L’FBI ha messo in allarme il paese per pericoli di attentati a NY, LA, e Chicago.
Autocisterne piene di cherosene da fare esplodere lungo le strade più trafficate o da lanciare a razzo contro palazzi, centri commerciali o edifici istituzionali. . Le autorità, tuttavia, hanno anche sottolineato che l'avviso si basa su informazioni non confermate.

Bush ha dichiarato alla televisione che l’attacco all’Iran e’ una delle soluzioni possibili per la difesa degli USA

Hanno rimesso in giro le registrazioni delle vittime dell’11 Settembre. Chiamate ai vari cellulari da far accapponare la pelle.

I responsabili di vari istituti sugli studi strategici ( tra cui l’Italia) vanno dicendo in giro che la recrudescenza della resistenza irachena si deve ai nuovi attentati i cui esplosivi provengono tutti dall’Iran

Petrolio a 67 Dollari

E’ tutto ormai pronto per andare a rapinare un altro benizinaio…


IL PUNTO PIU’ BASSO
Matteo Rivadossi e Giacomo Rossetti hanno raggiunto il punto piu’ basso della Terra, nella grotta Krubera, vicino al Mar Nero, a quota -2080 metri .
Sembra una notizia clamorosa, ma non lo e’ affatto.
Infatti i due speleologhi sono partiti dall’Italia, che di fatto e’ il punto piu’ basso di tutta l’economia occidentale. Anche chi macina il gesso capirebbe che partendo dall’Italia, raggiungere qualsiasi punto piu’ fondo e’ solo questione di un saltello…



IL SOLE 24 ORE
ha riportato i debiti finanziari delle più importanti società italiane al 31 marzo del 2005.

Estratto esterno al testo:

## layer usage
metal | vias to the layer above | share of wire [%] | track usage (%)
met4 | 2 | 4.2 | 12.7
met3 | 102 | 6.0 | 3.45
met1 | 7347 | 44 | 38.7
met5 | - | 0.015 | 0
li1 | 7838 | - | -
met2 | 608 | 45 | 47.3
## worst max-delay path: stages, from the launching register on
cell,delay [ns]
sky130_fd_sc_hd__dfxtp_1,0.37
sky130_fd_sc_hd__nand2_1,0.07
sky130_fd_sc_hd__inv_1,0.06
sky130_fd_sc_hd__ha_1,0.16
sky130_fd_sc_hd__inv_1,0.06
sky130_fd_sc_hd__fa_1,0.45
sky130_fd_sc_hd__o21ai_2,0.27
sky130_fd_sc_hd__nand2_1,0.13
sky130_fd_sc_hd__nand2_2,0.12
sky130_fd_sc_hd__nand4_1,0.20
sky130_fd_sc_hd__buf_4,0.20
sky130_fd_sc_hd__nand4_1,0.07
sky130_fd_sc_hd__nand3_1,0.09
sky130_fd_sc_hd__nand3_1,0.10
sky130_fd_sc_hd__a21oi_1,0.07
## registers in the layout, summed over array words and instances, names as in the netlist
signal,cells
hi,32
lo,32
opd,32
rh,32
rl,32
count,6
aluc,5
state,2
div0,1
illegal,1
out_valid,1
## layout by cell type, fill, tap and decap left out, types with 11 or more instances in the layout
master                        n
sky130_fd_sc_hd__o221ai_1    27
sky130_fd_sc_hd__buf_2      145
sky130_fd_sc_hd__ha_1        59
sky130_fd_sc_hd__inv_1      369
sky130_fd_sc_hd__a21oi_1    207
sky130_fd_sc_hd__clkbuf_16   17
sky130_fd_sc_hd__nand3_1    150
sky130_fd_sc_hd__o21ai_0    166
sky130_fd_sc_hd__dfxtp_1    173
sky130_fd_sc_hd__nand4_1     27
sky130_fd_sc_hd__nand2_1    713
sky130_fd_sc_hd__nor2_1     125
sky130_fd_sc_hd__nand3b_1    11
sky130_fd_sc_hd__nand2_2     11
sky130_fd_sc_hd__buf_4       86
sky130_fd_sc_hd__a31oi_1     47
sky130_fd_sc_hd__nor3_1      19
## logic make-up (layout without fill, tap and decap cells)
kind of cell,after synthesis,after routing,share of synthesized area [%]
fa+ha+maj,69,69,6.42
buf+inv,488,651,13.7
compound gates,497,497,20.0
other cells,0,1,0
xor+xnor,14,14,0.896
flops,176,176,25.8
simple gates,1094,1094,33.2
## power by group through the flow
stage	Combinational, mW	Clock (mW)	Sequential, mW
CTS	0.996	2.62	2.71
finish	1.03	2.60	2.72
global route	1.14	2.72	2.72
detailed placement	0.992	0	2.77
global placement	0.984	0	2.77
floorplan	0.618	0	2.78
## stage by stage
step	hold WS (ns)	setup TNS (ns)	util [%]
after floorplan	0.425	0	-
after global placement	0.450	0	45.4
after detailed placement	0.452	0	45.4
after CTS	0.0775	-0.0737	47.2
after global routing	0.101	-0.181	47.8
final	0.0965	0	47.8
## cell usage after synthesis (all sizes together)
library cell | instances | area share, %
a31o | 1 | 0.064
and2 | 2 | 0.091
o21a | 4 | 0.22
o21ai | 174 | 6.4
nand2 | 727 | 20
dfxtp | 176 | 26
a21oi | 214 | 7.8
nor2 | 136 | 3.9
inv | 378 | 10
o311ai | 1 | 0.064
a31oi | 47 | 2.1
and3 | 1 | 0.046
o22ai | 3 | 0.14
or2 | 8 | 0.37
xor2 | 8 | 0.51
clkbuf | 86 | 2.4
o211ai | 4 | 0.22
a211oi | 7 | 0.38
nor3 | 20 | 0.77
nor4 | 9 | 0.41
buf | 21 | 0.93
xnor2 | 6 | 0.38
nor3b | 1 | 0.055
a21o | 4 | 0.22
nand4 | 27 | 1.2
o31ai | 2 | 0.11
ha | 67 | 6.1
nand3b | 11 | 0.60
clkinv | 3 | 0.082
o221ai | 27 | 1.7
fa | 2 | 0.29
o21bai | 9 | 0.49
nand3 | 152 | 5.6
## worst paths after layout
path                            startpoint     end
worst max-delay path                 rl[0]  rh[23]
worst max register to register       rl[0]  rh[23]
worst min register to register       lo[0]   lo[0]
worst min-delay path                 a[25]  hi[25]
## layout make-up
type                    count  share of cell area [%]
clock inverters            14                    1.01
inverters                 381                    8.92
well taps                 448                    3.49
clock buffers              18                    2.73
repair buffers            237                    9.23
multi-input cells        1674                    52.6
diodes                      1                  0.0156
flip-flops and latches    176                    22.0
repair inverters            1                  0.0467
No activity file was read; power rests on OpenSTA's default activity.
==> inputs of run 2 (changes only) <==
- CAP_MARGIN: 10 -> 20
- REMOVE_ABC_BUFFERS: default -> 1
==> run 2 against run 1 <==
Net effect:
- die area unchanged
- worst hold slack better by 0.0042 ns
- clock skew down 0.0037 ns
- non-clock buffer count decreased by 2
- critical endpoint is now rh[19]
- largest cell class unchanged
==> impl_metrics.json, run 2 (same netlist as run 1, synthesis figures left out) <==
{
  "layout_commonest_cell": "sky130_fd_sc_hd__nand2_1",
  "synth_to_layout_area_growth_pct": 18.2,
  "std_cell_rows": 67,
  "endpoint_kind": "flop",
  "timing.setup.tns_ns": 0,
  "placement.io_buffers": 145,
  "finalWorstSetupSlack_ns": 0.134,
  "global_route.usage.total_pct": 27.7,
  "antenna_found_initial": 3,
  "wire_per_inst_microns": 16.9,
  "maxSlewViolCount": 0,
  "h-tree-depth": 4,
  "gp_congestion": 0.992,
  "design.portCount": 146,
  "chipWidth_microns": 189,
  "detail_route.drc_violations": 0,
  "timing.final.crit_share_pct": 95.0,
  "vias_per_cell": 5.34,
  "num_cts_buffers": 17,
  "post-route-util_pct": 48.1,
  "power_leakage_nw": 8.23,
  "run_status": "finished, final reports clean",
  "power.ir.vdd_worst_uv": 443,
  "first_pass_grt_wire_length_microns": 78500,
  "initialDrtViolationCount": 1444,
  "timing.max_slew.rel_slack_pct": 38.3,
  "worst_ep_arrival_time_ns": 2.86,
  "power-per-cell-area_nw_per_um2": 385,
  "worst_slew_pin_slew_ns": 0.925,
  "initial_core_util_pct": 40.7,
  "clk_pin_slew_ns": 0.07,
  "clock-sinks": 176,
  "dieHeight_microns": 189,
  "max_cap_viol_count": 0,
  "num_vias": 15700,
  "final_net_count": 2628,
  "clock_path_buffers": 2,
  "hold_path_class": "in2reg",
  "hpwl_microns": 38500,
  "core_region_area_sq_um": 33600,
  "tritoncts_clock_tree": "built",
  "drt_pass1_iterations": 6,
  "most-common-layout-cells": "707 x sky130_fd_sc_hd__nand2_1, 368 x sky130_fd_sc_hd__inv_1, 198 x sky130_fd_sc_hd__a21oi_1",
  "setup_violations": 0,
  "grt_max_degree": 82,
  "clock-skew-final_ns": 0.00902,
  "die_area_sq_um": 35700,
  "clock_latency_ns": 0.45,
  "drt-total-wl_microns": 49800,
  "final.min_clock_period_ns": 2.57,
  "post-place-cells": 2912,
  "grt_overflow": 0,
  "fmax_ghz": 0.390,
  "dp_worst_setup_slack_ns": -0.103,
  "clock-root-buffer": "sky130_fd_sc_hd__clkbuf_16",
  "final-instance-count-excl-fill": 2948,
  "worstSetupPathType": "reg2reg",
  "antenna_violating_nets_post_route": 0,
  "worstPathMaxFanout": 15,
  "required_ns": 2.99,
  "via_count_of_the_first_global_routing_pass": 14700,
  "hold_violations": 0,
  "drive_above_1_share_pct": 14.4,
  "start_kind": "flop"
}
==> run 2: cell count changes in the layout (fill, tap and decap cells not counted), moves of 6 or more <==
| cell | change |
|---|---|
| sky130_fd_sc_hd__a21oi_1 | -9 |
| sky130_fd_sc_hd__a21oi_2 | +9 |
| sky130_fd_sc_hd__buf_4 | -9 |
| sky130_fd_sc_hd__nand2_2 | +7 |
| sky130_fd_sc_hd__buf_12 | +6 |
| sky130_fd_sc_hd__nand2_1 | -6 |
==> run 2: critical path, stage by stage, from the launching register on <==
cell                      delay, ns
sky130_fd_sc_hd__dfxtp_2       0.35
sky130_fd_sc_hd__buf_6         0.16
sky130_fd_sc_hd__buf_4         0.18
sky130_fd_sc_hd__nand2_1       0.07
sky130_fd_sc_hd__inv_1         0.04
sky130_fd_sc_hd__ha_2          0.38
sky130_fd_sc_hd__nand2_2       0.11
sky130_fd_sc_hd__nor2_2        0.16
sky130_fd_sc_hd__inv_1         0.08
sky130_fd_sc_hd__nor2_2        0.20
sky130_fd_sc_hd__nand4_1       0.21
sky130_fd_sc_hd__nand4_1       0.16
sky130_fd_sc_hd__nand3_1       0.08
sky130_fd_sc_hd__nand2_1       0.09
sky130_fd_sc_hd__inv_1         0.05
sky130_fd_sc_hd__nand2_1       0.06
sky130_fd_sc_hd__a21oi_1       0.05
==> src/rtl/fetch_unit.sv <==
// Instruction-fetch front end: owns the fetch PC, issues one-cycle-latency imem
// reads and queues returned instructions with their PCs for decode.
module fetch_unit #(
  parameter int                 XLEN     = 32,
  parameter int                 ILEN     = 32,
  parameter int                 DEPTH    = 4,
  parameter logic [XLEN-1:0]    RESET_PC = '0
) (
  input  logic                       clk_i,
  input  logic                       rst_i,
  input  logic                       start_i,
  input  logic                       redirect_i,
  input  logic [XLEN-1:0]            redirect_pc_i,
  output logic                       imem_req_o,
  output logic [XLEN-1:0]            imem_addr_o,
  input  logic [ILEN-1:0]            imem_instr_i,
  output logic [ILEN-1:0]            instr_o,
  output logic [XLEN-1:0]            pc_o,
  output logic                       valid_o,
  input  logic                       ready_i,
  output logic [$clog2(DEPTH+1)-1:0] count_o
);

  localparam int PTR_W = $clog2(DEPTH);
  localparam int CNT_W = $clog2(DEPTH+1);

  logic [XLEN-1:0]  fetch_pc_p0;
  logic             vld_p1;
  logic [XLEN-1:0]  pc_p1;
  logic [ILEN-1:0]  q_instr [DEPTH];
  logic [XLEN-1:0]  q_pc    [DEPTH];
  logic [PTR_W-1:0] rd_ptr, wr_ptr;
  logic [CNT_W-1:0] count;
  logic [CNT_W:0]   credits_used;
  logic             issue, push, pop;

  // Credits count the in-flight request so a full queue can never be overrun.
  assign credits_used = {1'b0, count} + (CNT_W+1)'(vld_p1);
  assign issue        = start_i & ~redirect_i & ~rst_i & (credits_used < (CNT_W+1)'(DEPTH));
  assign push         = vld_p1 & ~redirect_i & ~rst_i;
  assign valid_o      = (count != '0) & ~redirect_i & ~rst_i;
  assign pop          = valid_o & ready_i;

  assign imem_req_o  = issue;
  assign imem_addr_o = fetch_pc_p0;
  assign instr_o     = valid_o ? q_instr[rd_ptr] : '0;
  assign pc_o        = valid_o ? q_pc[rd_ptr]    : '0;
  assign count_o     = count;

  // Stage p0 -> p1: fetch PC and the request in flight to imem
  always_ff @(posedge clk_i) begin
    if (rst_i) begin
      fetch_pc_p0 <= RESET_PC;
      vld_p1      <= 1'b0;
    end else if (redirect_i) begin
      fetch_pc_p0 <= redirect_pc_i & ~XLEN'(3);
      vld_p1      <= 1'b0;
    end else begin
      vld_p1 <= issue;
      if (issue) fetch_pc_p0 <= fetch_pc_p0 + XLEN'(4);
    end
  end

  always_ff @(posedge clk_i) begin
    if (issue) pc_p1 <= fetch_pc_p0;
  end

  // Stage p1 -> queue: response capture and head consumption
  always_ff @(posedge clk_i) begin
    if (push) begin
      q_instr[wr_ptr] <= imem_instr_i;
      q_pc[wr_ptr]    <= pc_p1;
    end
  end

  always_ff @(posedge clk_i) begin
    if (rst_i || redirect_i) begin
      rd_ptr <= '0;
      wr_ptr <= '0;
      count  <= '0;
    end else begin
      if (push) wr_ptr <= wr_ptr + PTR_W'(1);
      if (pop)  rd_ptr <= rd_ptr + PTR_W'(1);
      case ({push, pop})
        2'b10:   count <= count + CNT_W'(1);
        2'b01:   count <= count - CNT_W'(1);
        default: count <= count;
      endcase
    end
  end

  always_ff @(posedge clk_i) begin
    if (!rst_i) begin
      assert (!(push && !pop && count == CNT_W'(DEPTH)));
      assert (count <= CNT_W'(DEPTH));
      assert (!valid_o || pc_o[1:0] == 2'b00);
    end
  end

endmodule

1a Telecom Italia, 50.756 milioni di euro
2a Fiat, 32.121 milioni di euro
3a Enel, 25.666 milioni di euro ( è andata in Borsa!),
4a Autostrade, 10.049 milioni di euro

Telecom, Enel e Autostrade si reggono (con le stampelle) su tre fattori:
- monopolio di fatto,
- incassi continui,
- tariffe superiori alla media europea.

Se l’indebitamento viene confrontato con il capitale netto delle società (in altri termini quanto valgono) si ha la seguente classifica:

1a Fiat con un mostruoso 594,4%,
2a Autostrade con un altrettanto mostruoso 538,5%,
3a Telecom Italia con 239,5%,
4a Enel con il 128,1%.

Forse questo è l’ordine in cui nel tempo queste società falliranno.
Ma in realtà sono già tutte fallite.